One of the difficulties is coping with announcement of new satellite constellations is coming up with a superlative to describe a really large number when describing gigantic plans.
The latest news, that a Chinese organisation wants to put up 300 satellites, each operating in low Earth orbit (LEO) to provide “global communications”, definitely puts the scheme in the ‘super-constellation’ band.
However, the 300 satellites from China Aerospace Science & Technology Corp (CASC) and dubbed Hongyan (translated as Wild Goose) is moving forward very rapidly. The first satellite, according to state news agency Xinhua, will be orbited later this year and the constellation fully completed by 2021. Later this year will see ground terminals tested.

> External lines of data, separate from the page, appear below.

--- config.mk ---
export PLATFORM = sky130hd
export DESIGN_NAME = rv_divider
export DESIGN_NICKNAME = d
export VERILOG_FILES = /design/src/rv_pkg.sv /design/src/rv_divider.sv
export SDC_FILE = /design/constraint.sdc
export NUM_CORES = 1
export LEC_CHECK = 0
export BUFFER_PORTS_ARGS = -buffer_cell sky130_fd_sc_hd__buf_2
export CAP_MARGIN = 15
export CORE_ASPECT_RATIO = 1.25
export CORE_MARGIN = 4
export CORE_UTILIZATION = 55
export DETAILED_ROUTE_END_ITERATION = 12
export PLACE_DENSITY = 0.81
export SKIP_CTS_REPAIR_TIMING = 1
export SYNTH_ARGS = -nofsm -noshare
export SYNTH_HDL_FRONTEND = slang
export SYNTH_SLANG_ARGS = --single-unit
--- constraint.sdc ---
create_clock -name clk -period 6.4 [get_ports clk]
set_input_delay 0.64 -clock clk [delete_from_list [all_inputs] [get_ports clk]]
set_output_delay 0.64 -clock clk [all_outputs]
set_load 0.01 [all_outputs]
--- src/rv_pkg.sv ---
// shared widths, opcodes, ALU selectors and sequencer states, imported by the core and its testbench
package rv_pkg;

    // machine word and register file geometry
    localparam int XLEN     = 32;
    localparam int NUM_REGS = 32;

    typedef logic [XLEN-1:0]             xlen_t;
    typedef logic [$clog2(NUM_REGS)-1:0] reg_sel_t;

    // every instruction is one word
    localparam xlen_t INSTR_STEP = 32'd4;

    // major opcodes of the supported RV32 subset
    typedef enum logic [6:0] {
        OP_LOAD   = 7'b0000011,
        OP_IMM    = 7'b0010011,
        OP_AUIPC  = 7'b0010111,
        OP_STORE  = 7'b0100011,
        OP_REG    = 7'b0110011,
        OP_LUI    = 7'b0110111,
        OP_BRANCH = 7'b1100011
    } opcode_e;

    typedef enum logic [3:0] {
        ALU_ADD,
        ALU_SUB,
        ALU_AND,
        ALU_OR,
        ALU_XOR,
        ALU_SLL,
        ALU_SRL,
        ALU_SLT,
        ALU_SLTU,
        ALU_MUL
    } alu_op_e;

    // one instruction in flight, so a handful of states covers it
    typedef enum logic [2:0] {
        S_FETCH,
        S_WAIT_INSTR,
        S_WAIT_MEM,
        S_WAIT_DIV,
        S_HALTED
    } seq_state_e;

endpackage

--- src/rv_divider.sv ---
// serial restoring divider for DIVU and REMU, one quotient bit per clock after a start pulse
`timescale 1ns/1ps

module rv_divider (
    input  logic          clk,
    input  logic          rst,
    input  logic          div_start,
    input  rv_pkg::xlen_t div_dividend,
    input  rv_pkg::xlen_t div_divisor,
    output logic          div_done,
    output rv_pkg::xlen_t div_quot,
    output rv_pkg::xlen_t div_rem
);
    import rv_pkg::*;

    localparam int CNT_W = $clog2(XLEN + 1);

    logic [CNT_W-1:0] steps_left;
    xlen_t            divisor_q;
    logic [XLEN:0]    partial;
    logic [XLEN:0]    trial;

    // bring down the next dividend bit, then try the subtract
    assign partial = {div_rem, div_quot[XLEN-1]};
    assign trial   = partial - {1'b0, divisor_q};

    // done fires on the cycle after the last of the XLEN steps
    always_ff @(posedge clk or posedge rst) begin
        if (rst) begin
            steps_left <= '0;
            div_done   <= 1'b0;
        end else begin
            div_done <= 1'b0;
            if (div_start) begin
                steps_left <= CNT_W'(XLEN);
            end else if (steps_left != '0) begin
                steps_left <= steps_left - 1'b1;
                div_done   <= (steps_left == CNT_W'(1));
            end
        end
    end

    // quotient shifts in from the bottom as the dividend shifts out the top
    // a zero divisor never borrows and leaves all ones and the dividend
    always_ff @(posedge clk) begin
        if (div_start) begin
            divisor_q <= div_divisor;
            div_quot  <= div_dividend;
            div_rem   <= '0;
        end else if (steps_left != '0) begin
            if (trial[XLEN]) begin
                div_rem  <= partial[XLEN-1:0];
                div_quot <= {div_quot[XLEN-2:0], 1'b0};
            end else begin
                div_rem  <= trial[XLEN-1:0];
                div_quot <= {div_quot[XLEN-2:0], 1'b1};
            end
        end
    end

endmodule

# Yosys cells after proc, flatten, opt, wreduce, memory -nomap -nowiden
# Index checks and enable logic that the tools add are counted.
dict set report word_totals {
  ff_bits 103
  latch_bits 0
  mem_bits_rw 0
  romBits 0
  input_bits 67
  out_inout_bits 65
  word_cells 18
  n_memories 0
}
dict set report classes {
  add_sub_neg 2
  mul 0
  n_div 0
  n_lt_le_gt_ge 0
  n_eq_ne 1
  shifts 0
  mux 8
  bitwise_logic 0
  n_reduce_logical 2
}
# operator count
set ops {}
lappend ops {{$mux W32} 3}
lappend ops {{$sub A33 B32 Y33} 1}
lappend ops {{$mux W6} 2}
lappend ops {{$eq A6 B1 Y1 const B} 1}
lappend ops {{$reduce_bool A6 Y1} 1}
lappend ops {{$sub A6 B1 Y6 const B} 1}
lappend ops {{$mux W1} 3}
lappend ops {{$reduce_bool A2 Y1} 1}

# Logic depth before layout (Yosys ltp)
dict set report depth {
  depth_word 4
  ltp_mapped 12
  mapped_depth_nobuf 11
}

# Worst setup path before layout
# Ideal clock, no wire load.
dict set report synth_path {
  path_type {reg2reg}
  startpoint {register div_quot[31]}
  endpoint {register div_rem[12]}
  setup_time_ns 0.091
  arrival_time_ns 2.783
  required_time_ns 6.309
  path_slack_ns 3.526
  path_stages_with_launch 13
  path_buffers 1
  synth_period_minus_slack_ns 2.874
  cell_sequence {edfxtp_1 inv_1 ha_1 fa_1 nand2b_1 a21oi_1 o21a_1 o21ai_2 a31o_4 xnor2_4 buf_6 nand2_1 a311oi_1}
}
dict set report synth_via {
  elab_chain_cells 2
}
# element line
set synth_lines {}
lappend synth_lines {{start: declaration} rv_divider.sv:11} ;# output rv_pkg::xlen_t div_quot,
lappend synth_lines {{start signal: assignment} rv_divider.sv:48} ;# div_quot <= div_dividend;
lappend synth_lines {{start signal: assignment} rv_divider.sv:53} ;# div_quot <= {div_quot[XLEN-2:0], 1'b0};
lappend synth_lines {{start signal: assignment} rv_divider.sv:56} ;# div_quot <= {div_quot[XLEN-2:0], 1'b1};
lappend synth_lines {{$sub A33 B32 Y33} rv_divider.sv:25} ;# assign trial = partial - {1'b0, divisor_q};
lappend synth_lines {{$mux W32} rv_divider.sv:51} ;# if (trial[XLEN]) begin
lappend synth_lines {{end signal: assignment} rv_divider.sv:52} ;# div_rem <= partial[XLEN-1:0];
lappend synth_lines {{end signal: assignment} rv_divider.sv:55} ;# div_rem <= trial[XLEN-1:0];
lappend synth_lines {{end: declaration} rv_divider.sv:12} ;# output rv_pkg::xlen_t div_rem
# Every way passes these cells.
# A chain may end at the register's enable or synchronous reset.

# Worst setup path after layout
dict set report layout_path {
  startpoint {register div_quot[31]}
  endpoint {register div_rem[17]}
}
# Same word-level chain as after synthesis.

==> results.cfg <==
[status]
status = complete, no violations

[synth]
avgSynthCellArea_sq_um = 10.3
yosys_warnings = 0
ys_async_sr_fraction = 0.0680
synthTopCellsByCount = edfxtp_1 (64), nand2_1 (54), a21oi_1 (46), inv_1 (46), o21ai_0 (37)
synth_most_common_cell = edfxtp_1
synth-edff-count = 64
ys_ff_latch = 103
ys_top_cells_by_area = edfxtp_1 (32%), dfxtp_1 (11%), ha_1 (7.1%), mux2_2 (6.4%), a21oi_1 (3.8%)
seq_area_frac_synth = 0.457
synthCells = 584
synth_top_area_share = 0.321
synthFlopType = edfxtp_1
yosysUniqueCellTypes = 67
synth_area_sq_um = 6000
syn_nets = 686
yosys.area.top_type = edfxtp_1

[clocking]
worst_skew_pair.late_latency_ns = 0.35
cts_sinks = 103
clk_pin_slew_worst_paths_ns = 0.08
h-tree-depth = 3
cts_tree = done
cts_buffer_depth = 2
numCtsBuffers = 9
cts_root_buf = clkbuf_16

[timing]
fin_ws_ns = 2.89
fin_crit_sh = 0.548
fin_setup_tns_ns = 0
slew_violations = 0
slew_headroom = 0.295
period_needed_ns = 3.51
finalHoldViolations = 0
setup_violations = 0
tightest_slew_ns = 1.06
clock_skew_ns = 0.00725
max_freq_mhz = 285
rsz0062_at_grt = false

[worst_setup_path]
critPathRequiredTime_ns = 6.60
reg2reg_to = div_rem[17]
cp-end-kind = flip-flop
start_kind = flip-flop
cp_max_fo = 28
arrival_ns = 3.70
critPathKind = flip-flop to flip-flop
path_cells = inv_1, ha_1, fa_1, nand2b_1, a21oi_1, o21a_1, o21ai_2, a31o_4, xnor2_4, mux2i_1, o21ai_0
r2r_cells = 11
rr_startpoint = div_quot[31]
crit_path_top_delay_cell = xnor2_4
crit_family = compound AO/OA/AOI/OAI gates
regToRegSetupSlack_ns = 2.89
worst-path-buf-inv = 1
cp_slowest_stage_delay_ns = 0.82

[floorplanning]
std_cell_rows = 42
ios = 132
die_w_um = 101
coreArea_sq_um = 10600
die_area_sq_um = 12600
start_util = 0.565
die_h_um = 125

[final_layout]
final_cell_area_sq_um = 7040
fin_cells = 841
ff_latch_area_sq_um = 2740
antennaDiodeCount = 0
drive_gt1_frac = 0.281
multi_input_area_sq_um = 2940
syn2layout_area_growth_pct = 17.4
n_fill_cell = 825
layout.nets = 806

[placed_design]
place_inst = 823
hpwl_um = 10200
io_buffers = 131
dp_slack_ns = 2.91
place_area_sq_um = 6710
place_congestion = 0.939

[drt]
vias = 4881
wl_per_cell_um = 16.9
vias_per_cell = 5.80
drc = 0
drt-met1-wl_um = 5630
totalWireLength_um = 14200
ant_nets = 0
wl_met2_um = 7060
initialDrtViolationCount = 286
first_pass_iters = 5
routed.top_layer = met4
wl_met3_um = 1040

[worst_hold_path]
worstHoldPathType = input pin to asynchronous set/reset pin

[power]
powerDensity_nw_per_um2 = 391
leakagePower_nw = 3.15
vdd_drop_max_mv = 0.199

[global_route]
grt_pass1_wl_um = 23400
grt_overflow_total = 0
grt_pass1_vias = 5000
antenna_found_initial = 0
grt_usage = 0.229
grt_max_degree = 86

[flow_run]
cap_violations = 0
routing by layer:
metal  vias to the layer above  GRT usage
li1                       2385          -
met2                       180      0.385
met3                        41     0.0655
met1                      2275      0.269
met5                         -          0
met4                         0     0.0970
cells in the final DEF, fill, tap and decap left out, drive strengths merged, types with 32 or more instances in the layout:
cell type and count:
edfxtp 64, nand2 54, o21ai 39, nor2 33, mux2 34, buf 137
ha 34, dfxtp 32, a21oi 47, inv 50
how the worst max path moves through the flow:
| stage | start | endpoint | slack (ns) | cells after the start |
|---|---|---|---|---|
| 3_3_place_gp | div_quot[31] | div_rem[26] | 3.02 | 11 |
| 4_1_cts | div_quot[31] | div_rem[12] | 2.87 | 11 |
| 6_report | div_quot[31] | div_rem[17] | 2.89 | 11 |
| 5_1_grt | div_quot[31] | div_rem[3] | 2.72 | 11 |
| 2_1_floorplan | div_quot[31] | div_rem[12] | 3.53 | 12 |
| 3_5_place_dp | div_quot[31] | div_rem[26] | 2.91 | 11 |
cells by family (layout without fill, tap and decap cells):
group / after synthesis / in the layout / share of synthesized area
fa+ha+maj: 35 / 35 / 0.0743
buf+inv: 74 / 199 / 0.0528
flops: 103 / 103 / 0.457
simple gates: 145 / 145 / 0.115
compound gates: 156 / 156 / 0.177
xor+xnor: 24 / 24 / 0.0394
mux: 47 / 47 / 0.0856
registers in the layout (all words and copies together), names as in the netlist:
register and count:
divisor_q 32, div_done 1, div_quot 32, steps_left 6
div_rem 32
stage by stage:
step	utilization	hold slack, ns	power [W]
floorplan	-	0.443	0.00187
global placement	0.632	0.485	0.00215
detailed placement	0.632	0.498	0.00219
CTS	0.659	0.208	0.00275
global route	0.663	0.228	0.00294
finish	0.663	0.208	0.00275
power breakdown:
group | total [W] | switching [W] | internal, W
logic | 0.00121 | 0.000704 | 0.000509
clock network | 0.000540 | 0.000265 | 0.000274
registers | 0.00100 | 0.000128 | 0.000873
total | 0.00275 | 0.00110 | 0.00166
area by class of cell:
class / instances / share of cell area
clock buffer: 9 / 0.0320
clock inverter: 7 / 0.00924
inverter: 46 / 0.0245
multi-input combinational: 407 / 0.418
sequential: 103 / 0.389
tap: 132 / 0.0235
timing repair buffer: 137 / 0.104
Power figures use the tool's default switching activity.
**src/rv_pkg.sv**
```systemverilog
// shared widths, opcodes, ALU selectors and sequencer states, imported by the core and its testbench
package rv_pkg;

    // machine word and register file geometry
    localparam int XLEN     = 32;
    localparam int NUM_REGS = 32;

    typedef logic [XLEN-1:0]             xlen_t;
    typedef logic [$clog2(NUM_REGS)-1:0] reg_sel_t;

    // every instruction is one word
    localparam xlen_t INSTR_STEP = 32'd4;

    // major opcodes of the supported RV32 subset
    typedef enum logic [6:0] {
        OP_LOAD   = 7'b0000011,
        OP_IMM    = 7'b0010011,
        OP_AUIPC  = 7'b0010111,
        OP_STORE  = 7'b0100011,
        OP_REG    = 7'b0110011,
        OP_LUI    = 7'b0110111,
        OP_BRANCH = 7'b1100011
    } opcode_e;

    typedef enum logic [3:0] {
        ALU_ADD,
        ALU_SUB,
        ALU_AND,
        ALU_OR,
        ALU_XOR,
        ALU_SLL,
        ALU_SRL,
        ALU_SLT,
        ALU_SLTU,
        ALU_MUL
    } alu_op_e;

    // one instruction in flight, so a handful of states covers it
    typedef enum logic [2:0] {
        S_FETCH,
        S_WAIT_INSTR,
        S_WAIT_MEM,
        S_WAIT_DIV,
        S_HALTED
    } seq_state_e;

endpackage

```
**src/rv_sequencer.sv**
```systemverilog
// fetch/execute FSM of the core that decodes, drives the memory port and picks the writeback source
`timescale 1ns/1ps

module rv_sequencer #(
    parameter rv_pkg::xlen_t OUT_ADDR  = 32'd1000,
    parameter rv_pkg::xlen_t HALT_ADDR = 32'd1004
) (
    input  logic             clk,
    input  logic             rst,
    output rv_pkg::xlen_t    mem_addr,
    output rv_pkg::xlen_t    mem_wr_data,
    output logic             mem_rd_req,
    output logic             mem_wr_req,
    input  rv_pkg::xlen_t    mem_rd_data,
    input  logic             mem_ack,
    output rv_pkg::reg_sel_t rs1_sel,
    output rv_pkg::reg_sel_t rs2_sel,
    output rv_pkg::reg_sel_t wr_sel,
    input  rv_pkg::xlen_t    rs1_data,
    input  rv_pkg::xlen_t    rs2_data,
    output logic             wr_en,
    output rv_pkg::xlen_t    wr_data,
    output rv_pkg::xlen_t    alu_a,
    output rv_pkg::xlen_t    alu_b,
    output rv_pkg::alu_op_e  alu_op,
    input  rv_pkg::xlen_t    alu_result,
    output logic             div_start,
    output rv_pkg::xlen_t    div_dividend,
    output rv_pkg::xlen_t    div_divisor,
    input  logic             div_done,
    input  rv_pkg::xlen_t    div_quot,
    input  rv_pkg::xlen_t    div_rem,
    output rv_pkg::xlen_t    out_data,
    output logic             out_valid,
    output logic             halted
);
    import rv_pkg::*;

    localparam logic [6:0] F7_BASE   = 7'b0000000;
    localparam logic [6:0] F7_ALT    = 7'b0100000;
    localparam logic [6:0] F7_MULDIV = 7'b0000001;

    localparam logic [2:0] F3_ADD  = 3'b000;
    localparam logic [2:0] F3_SLL  = 3'b001;
    localparam logic [2:0] F3_SLT  = 3'b010;
    localparam logic [2:0] F3_SLTU = 3'b011;
    localparam logic [2:0] F3_XOR  = 3'b100;
    localparam logic [2:0] F3_SRL  = 3'b101;
    localparam logic [2:0] F3_OR   = 3'b110;
    localparam logic [2:0] F3_AND  = 3'b111;
    localparam logic [2:0] F3_DIVU = 3'b101;
    localparam logic [2:0] F3_REMU = 3'b111;
    localparam logic [2:0] F3_BEQ  = 3'b000;
    localparam logic [2:0] F3_BNE  = 3'b001;
    localparam logic [2:0] F3_WORD = 3'b010;

    seq_state_e state, state_d;
    xlen_t      pc, pc_d, pc_plus4;
    xlen_t      instr_q, instr;
    opcode_e    opcode;
    logic [2:0] funct3;
    logic [6:0] funct7;
    xlen_t      imm_i, imm_s, imm_b, imm_u;
    alu_op_e    reg_op;
    logic       reg_op_ok, reg_op_div;
    logic       rd_req_d, wr_req_d;
    xlen_t      addr_d, wdata_d;

    // decode straight off the bus in the acknowledge cycle and from the latch afterwards
    assign instr    = (state == S_WAIT_INSTR) ? mem_rd_data : instr_q;
    assign opcode   = opcode_e'(instr[6:0]);
    assign funct3   = instr[14:12];
    assign funct7   = instr[31:25];
    assign rs1_sel  = instr[19:15];
    assign rs2_sel  = instr[24:20];
    assign wr_sel   = instr[11:7];
    assign imm_i    = {{20{instr[31]}}, instr[31:20]};
    assign imm_s    = {{20{instr[31]}}, instr[31:25], instr[11:7]};
    assign imm_b    = {{19{instr[31]}}, instr[31], instr[7], instr[30:25], instr[11:8], 1'b0};
    assign imm_u    = {instr[31:12], 12'b0};
    assign pc_plus4 = pc + INSTR_STEP;

    assign div_dividend = rs1_data;
    assign div_divisor  = rs2_data;
    assign out_data     = rs2_data;
    assign halted       = (state == S_HALTED);

    // SRA and anything else unlisted in the register group fall to default
    always_comb begin
        reg_op     = ALU_ADD;
        reg_op_ok  = 1'b1;
        reg_op_div = 1'b0;
        case ({funct7, funct3})
            {F7_BASE, F3_ADD}:    reg_op = ALU_ADD;
            {F7_ALT, F3_ADD}:     reg_op = ALU_SUB;
            {F7_BASE, F3_SLL}:    reg_op = ALU_SLL;
            {F7_BASE, F3_SLT}:    reg_op = ALU_SLT;
            {F7_BASE, F3_SLTU}:   reg_op = ALU_SLTU;
            {F7_BASE, F3_XOR}:    reg_op = ALU_XOR;
            {F7_BASE, F3_SRL}:    reg_op = ALU_SRL;
            {F7_BASE, F3_OR}:     reg_op = ALU_OR;
            {F7_BASE, F3_AND}:    reg_op = ALU_AND;
            {F7_MULDIV, F3_ADD}:  reg_op = ALU_MUL;
            {F7_MULDIV, F3_DIVU},
            {F7_MULDIV, F3_REMU}: reg_op_div = 1'b1;
            default:              reg_op_ok = 1'b0;
        endcase
    end

    always_comb begin
        state_d   = state;
        pc_d      = pc;
        rd_req_d  = mem_rd_req & ~mem_ack;
        wr_req_d  = mem_wr_req & ~mem_ack;
        addr_d    = mem_addr;
        wdata_d   = mem_wr_data;
        alu_a     = rs1_data;
        alu_b     = rs2_data;
        alu_op    = ALU_ADD;
        wr_en     = 1'b0;
        wr_data   = alu_result;
        div_start = 1'b0;
        out_valid = 1'b0;
        case (state)
            S_FETCH: begin
                rd_req_d = 1'b1;
                addr_d   = pc;
                state_d  = S_WAIT_INSTR;
            end
            S_WAIT_INSTR: begin
                if (mem_ack) begin
                    // pc moves on here and the wait states only finish the instruction
                    state_d = S_FETCH;
                    pc_d    = pc_plus4;
                    case (opcode)
                        OP_IMM: begin
                            alu_b = imm_i;
                            if (funct3 == F3_ADD) begin
                                wr_en = 1'b1;
                            end else begin
                                state_d = S_HALTED;
                            end
                        end
                        OP_REG: begin
                            alu_op = reg_op;
                            if (reg_op_div) begin
                                div_start = 1'b1;
                                state_d   = S_WAIT_DIV;
                            end else if (reg_op_ok) begin
                                wr_en = 1'b1;
                            end else begin
                                state_d = S_HALTED;
                            end
                        end
                        OP_LUI: begin
                            wr_en   = 1'b1;
                            wr_data = imm_u;
                        end
                        OP_AUIPC: begin
                            alu_a = pc;
                            alu_b = imm_u;
                            wr_en = 1'b1;
                        end
                        OP_BRANCH: begin
                            // compare through the ALU subtract
                            alu_op = ALU_SUB;
                            if (funct3 != F3_BEQ && funct3 != F3_BNE) begin
                                state_d = S_HALTED;
                            end else if ((alu_result == '0) == (funct3 == F3_BEQ)) begin
                                pc_d = pc + imm_b;
                            end
                        end
                        OP_LOAD: begin
                            alu_b = imm_i;
                            if (funct3 == F3_WORD) begin
                                rd_req_d = 1'b1;
                                addr_d   = alu_result;
                                state_d  = S_WAIT_MEM;
                            end else begin
                                state_d = S_HALTED;
                            end
                        end
                        OP_STORE: begin
                            alu_b = imm_s;
                            if (funct3 != F3_WORD || alu_result == HALT_ADDR) begin
                                state_d = S_HALTED;
                            end else if (alu_result == OUT_ADDR) begin
                                out_valid = 1'b1;
                            end else begin
                                wr_req_d = 1'b1;
                                addr_d   = alu_result;
                                wdata_d  = rs2_data;
                                state_d  = S_WAIT_MEM;
                            end
                        end
                        default: state_d = S_HALTED;
                    endcase
                end
            end
            S_WAIT_MEM: begin
                if (mem_ack) begin
                    state_d = S_FETCH;
                    if (opcode == OP_LOAD) begin
                        wr_en   = 1'b1;
                        wr_data = mem_rd_data;
                    end
                end
            end
            S_WAIT_DIV: begin
                if (div_done) begin
                    state_d = S_FETCH;
                    wr_en   = 1'b1;
                    wr_data = (funct3 == F3_REMU) ? div_rem : div_quot;
                end
            end
            // halted holds until reset
            default: state_d = S_HALTED;
        endcase
    end

    always_ff @(posedge clk or posedge rst) begin
        if (rst) begin
            state      <= S_FETCH;
            pc         <= '0;
            mem_rd_req <= 1'b0;
            mem_wr_req <= 1'b0;
        end else begin
            state      <= state_d;
            pc         <= pc_d;
            mem_rd_req <= rd_req_d;
            mem_wr_req <= wr_req_d;
        end
    end

    always_ff @(posedge clk) begin
        mem_addr    <= addr_d;
        mem_wr_data <= wdata_d;
        if (state == S_WAIT_INSTR && mem_ack) begin
            instr_q <= mem_rd_data;
        end
    end

endmodule

```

But 300 Chinese satellites are a drop in the orbital arc. Another scheme is for 156 mini-satellites from the Xingyun consortium led by China Great Wall Industry Corp, an affiliate business to CASC, already has its first satellite in orbit and is designed to serve broadband and Internet of Things connectivity.
Other satellite constellations are in advanced stages. They include a couple of ‘mega-constellations’ and each has filed applications for permission with the Federal Communications Commission. OneWeb, for example, will launch its first test satellites later this year.
A report from Northern Sky Research says that China’s ambitions could easily be expanded, and pose a very real threat to the ‘Western’ mega-players and their constellations.